Among vascular surgeons, the traditional therapists of carotid occlusive disease, many offer only endarterectomy and have yet to perform carotid stent placement as an alternative therapy for their patients. Vascular surgeons who have honed their ability to offer effective therapy for carotid disease via carotid endarterectomy, but who do not have the experience that would allow them to participate in the performance of carotid angioplasty and stenting, are forced to choose between two unappealing alternatives: abdicating their leadership role in the delivery of carotid therapeutics or emphasizing their skepticism and underscoring the flaws inherent to the process of carotid stenting trials conducted by other specialists.

Many cardiologists and radiologists have never managed carotid disease and face the challenges of learning and refining the clinical management paradigms for a complex medical problem. Since they do not have the skills necessary for performing carotid endarterectomy and no practical way of obtaining these skills, their options for treatment of carotid artery disease are limited to catheter interventions, medical management, or referring the patient to a surgeon. They have no reference for the importance of open surgical skills or even intimate clinical knowledge of carotid disease in adding to the effectiveness of a catheter-based interventionalist.

These factors make it difficult to obtain an objective assessment of the relative efficacy of the three competing therapeutic modalities: medical management, carotid angioplasty and stenting, and carotid endarterectomy. I assert that the ideal arbiter of the efficacy of competing treatments is a practitioner, capable of performing each with the highest possible level of skill and who has nothing to gain from the evident superiority of any one treatment. Endovascular surgeons possessing a combination of excellent endovascular skills and open surgical experience are the only specialists ideally positioned to evaluate the currently available carotid treatments.

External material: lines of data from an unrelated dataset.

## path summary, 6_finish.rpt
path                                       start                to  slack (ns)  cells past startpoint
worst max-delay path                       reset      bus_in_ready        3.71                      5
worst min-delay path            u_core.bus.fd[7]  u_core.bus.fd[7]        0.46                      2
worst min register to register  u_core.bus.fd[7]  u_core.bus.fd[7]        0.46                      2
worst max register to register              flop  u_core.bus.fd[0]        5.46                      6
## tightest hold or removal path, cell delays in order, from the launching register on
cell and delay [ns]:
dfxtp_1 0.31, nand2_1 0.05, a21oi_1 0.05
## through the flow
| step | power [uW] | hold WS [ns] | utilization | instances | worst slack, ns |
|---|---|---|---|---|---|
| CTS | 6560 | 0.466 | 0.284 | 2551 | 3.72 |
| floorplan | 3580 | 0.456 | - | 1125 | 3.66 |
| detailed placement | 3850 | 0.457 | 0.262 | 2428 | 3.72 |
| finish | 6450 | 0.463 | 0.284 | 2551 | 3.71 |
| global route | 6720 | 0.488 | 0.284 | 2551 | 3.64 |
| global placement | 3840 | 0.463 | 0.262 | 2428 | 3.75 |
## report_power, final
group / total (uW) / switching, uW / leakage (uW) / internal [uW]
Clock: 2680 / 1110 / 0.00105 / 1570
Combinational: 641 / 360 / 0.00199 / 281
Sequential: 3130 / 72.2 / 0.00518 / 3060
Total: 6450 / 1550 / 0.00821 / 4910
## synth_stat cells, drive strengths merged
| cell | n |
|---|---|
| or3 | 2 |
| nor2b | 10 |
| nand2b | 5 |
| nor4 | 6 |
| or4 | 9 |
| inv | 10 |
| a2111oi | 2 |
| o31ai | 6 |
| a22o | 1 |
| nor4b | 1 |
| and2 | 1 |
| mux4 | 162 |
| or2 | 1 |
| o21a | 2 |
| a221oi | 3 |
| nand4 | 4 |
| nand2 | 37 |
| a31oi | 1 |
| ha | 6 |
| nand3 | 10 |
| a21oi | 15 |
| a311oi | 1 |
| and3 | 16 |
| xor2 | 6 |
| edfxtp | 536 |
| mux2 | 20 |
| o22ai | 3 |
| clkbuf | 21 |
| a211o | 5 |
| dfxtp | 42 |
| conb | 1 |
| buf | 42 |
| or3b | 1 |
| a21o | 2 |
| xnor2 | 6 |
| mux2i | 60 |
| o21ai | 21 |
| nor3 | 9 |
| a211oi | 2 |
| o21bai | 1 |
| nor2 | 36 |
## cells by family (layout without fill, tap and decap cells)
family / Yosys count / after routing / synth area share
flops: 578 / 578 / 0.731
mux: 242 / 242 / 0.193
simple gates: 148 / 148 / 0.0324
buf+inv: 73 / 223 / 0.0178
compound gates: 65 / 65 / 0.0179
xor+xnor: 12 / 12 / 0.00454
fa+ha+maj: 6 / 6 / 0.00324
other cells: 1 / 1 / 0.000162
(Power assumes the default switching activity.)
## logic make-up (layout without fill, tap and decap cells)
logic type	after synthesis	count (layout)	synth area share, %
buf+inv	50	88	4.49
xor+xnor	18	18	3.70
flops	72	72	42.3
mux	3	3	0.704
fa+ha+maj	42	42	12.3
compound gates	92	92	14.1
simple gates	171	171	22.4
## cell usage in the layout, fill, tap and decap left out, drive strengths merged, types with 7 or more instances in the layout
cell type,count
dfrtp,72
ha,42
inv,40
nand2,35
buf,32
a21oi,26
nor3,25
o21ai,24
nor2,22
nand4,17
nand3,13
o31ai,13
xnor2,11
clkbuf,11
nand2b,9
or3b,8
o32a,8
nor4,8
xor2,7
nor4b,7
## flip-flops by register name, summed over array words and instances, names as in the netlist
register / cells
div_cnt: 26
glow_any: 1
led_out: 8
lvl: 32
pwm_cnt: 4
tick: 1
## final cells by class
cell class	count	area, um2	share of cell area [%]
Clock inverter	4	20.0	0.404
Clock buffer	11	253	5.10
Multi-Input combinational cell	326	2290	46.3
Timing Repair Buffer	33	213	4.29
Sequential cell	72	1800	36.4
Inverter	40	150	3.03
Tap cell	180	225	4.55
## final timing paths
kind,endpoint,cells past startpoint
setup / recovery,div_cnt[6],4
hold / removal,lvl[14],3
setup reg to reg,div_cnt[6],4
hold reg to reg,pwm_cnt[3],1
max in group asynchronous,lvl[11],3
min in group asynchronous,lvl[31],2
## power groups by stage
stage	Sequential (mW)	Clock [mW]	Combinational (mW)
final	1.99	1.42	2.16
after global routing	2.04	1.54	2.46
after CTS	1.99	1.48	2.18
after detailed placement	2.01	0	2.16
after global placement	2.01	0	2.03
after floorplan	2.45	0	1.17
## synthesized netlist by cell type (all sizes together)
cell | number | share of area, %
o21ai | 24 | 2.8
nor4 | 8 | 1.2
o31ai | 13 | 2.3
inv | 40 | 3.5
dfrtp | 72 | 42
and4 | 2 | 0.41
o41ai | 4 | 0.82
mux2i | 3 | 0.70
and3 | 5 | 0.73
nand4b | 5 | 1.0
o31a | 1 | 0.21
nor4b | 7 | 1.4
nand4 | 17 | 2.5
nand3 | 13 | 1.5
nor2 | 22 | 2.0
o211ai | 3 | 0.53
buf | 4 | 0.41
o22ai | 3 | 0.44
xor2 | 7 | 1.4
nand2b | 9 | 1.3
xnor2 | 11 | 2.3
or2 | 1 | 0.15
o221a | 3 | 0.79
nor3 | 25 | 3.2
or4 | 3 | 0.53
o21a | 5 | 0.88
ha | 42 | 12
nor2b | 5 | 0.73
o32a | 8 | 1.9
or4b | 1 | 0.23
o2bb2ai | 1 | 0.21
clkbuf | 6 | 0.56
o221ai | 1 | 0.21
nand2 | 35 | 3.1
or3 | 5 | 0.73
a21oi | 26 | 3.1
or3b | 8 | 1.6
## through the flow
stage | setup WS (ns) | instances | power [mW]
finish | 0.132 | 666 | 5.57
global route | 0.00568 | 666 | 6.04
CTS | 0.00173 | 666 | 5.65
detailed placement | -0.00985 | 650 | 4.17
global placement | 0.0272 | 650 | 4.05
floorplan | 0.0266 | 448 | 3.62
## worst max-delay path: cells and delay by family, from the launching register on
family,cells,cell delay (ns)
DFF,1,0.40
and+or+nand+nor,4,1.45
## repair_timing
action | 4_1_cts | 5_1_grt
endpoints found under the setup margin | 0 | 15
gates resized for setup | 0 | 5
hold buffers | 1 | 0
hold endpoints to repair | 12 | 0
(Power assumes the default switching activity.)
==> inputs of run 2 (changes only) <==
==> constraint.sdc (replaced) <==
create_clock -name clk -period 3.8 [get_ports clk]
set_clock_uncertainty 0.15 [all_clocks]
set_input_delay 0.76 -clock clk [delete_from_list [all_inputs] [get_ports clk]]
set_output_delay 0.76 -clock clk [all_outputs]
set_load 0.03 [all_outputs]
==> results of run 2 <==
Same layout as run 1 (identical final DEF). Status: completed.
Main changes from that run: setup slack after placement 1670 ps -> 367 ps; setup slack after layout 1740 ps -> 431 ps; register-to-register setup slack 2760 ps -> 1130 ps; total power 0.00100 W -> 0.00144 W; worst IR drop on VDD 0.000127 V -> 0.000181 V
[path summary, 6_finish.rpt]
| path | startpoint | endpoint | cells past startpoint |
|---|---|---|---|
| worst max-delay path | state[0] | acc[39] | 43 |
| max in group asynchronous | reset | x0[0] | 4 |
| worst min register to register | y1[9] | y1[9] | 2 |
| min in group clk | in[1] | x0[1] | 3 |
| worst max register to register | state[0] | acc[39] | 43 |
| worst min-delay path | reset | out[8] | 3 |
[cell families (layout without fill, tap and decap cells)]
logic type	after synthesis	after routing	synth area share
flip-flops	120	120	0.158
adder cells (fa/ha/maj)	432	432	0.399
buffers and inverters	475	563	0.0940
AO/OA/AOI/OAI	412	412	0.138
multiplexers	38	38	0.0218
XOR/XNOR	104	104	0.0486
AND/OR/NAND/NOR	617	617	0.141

Carotid stenting will assume a broad role in carotid disease management and is significantly different from other endovascular procedures. The cerebrovasculature is the last vascular bed to be significantly impacted by endovascular intervention. Vascular surgeons know too much; they are eyewitnesses to the friable carotid plaque contents that cause stroke. Carotid stenting is among the most sophisticated endovascular procedures and there is no open component, as there has been with endovascular grafts for aortic aneurysms. Carotid endarterectomy has been one of the most successful vascular procedures offered to patients over the years. For these reasons, vascular surgeons have been slow to adapt and other specialists have been eager to adapt this new technique. Despite the success and efficacy of carotid endarterectomy, further major improvements in the results of open repair are unlikely. In comparison, carotid stent placement is only in its first or second iteration, and is certain to improve with further enhancements in cerebral protection devices, access, miniaturization, and the accumulated knowledge garnered by continued endovascular work within the carotid bed.

We believe that if you are a clinician skilled in the management of carotid disease, you have experience with complex endovascular procedures, and you become an accomplished carotid angiographer, you are well prepared to master the skills of carotid stent placement. The incorporation of carotid stenting into vascular practice poses significant challenges and it is easy to get distracted by the logistics involved and the complexities of protectionism. However, the development of carotid stenting is likely to further the transition of vascular surgery from an open surgical specialty where many useful tools are ignored to a modern specialty where all available modalities are used to benefit the patients and provide a full spectrum of care. Old allegiances and nostalgia aside, carotid stenting is one of the most exciting developments ever in the management of vascular disease.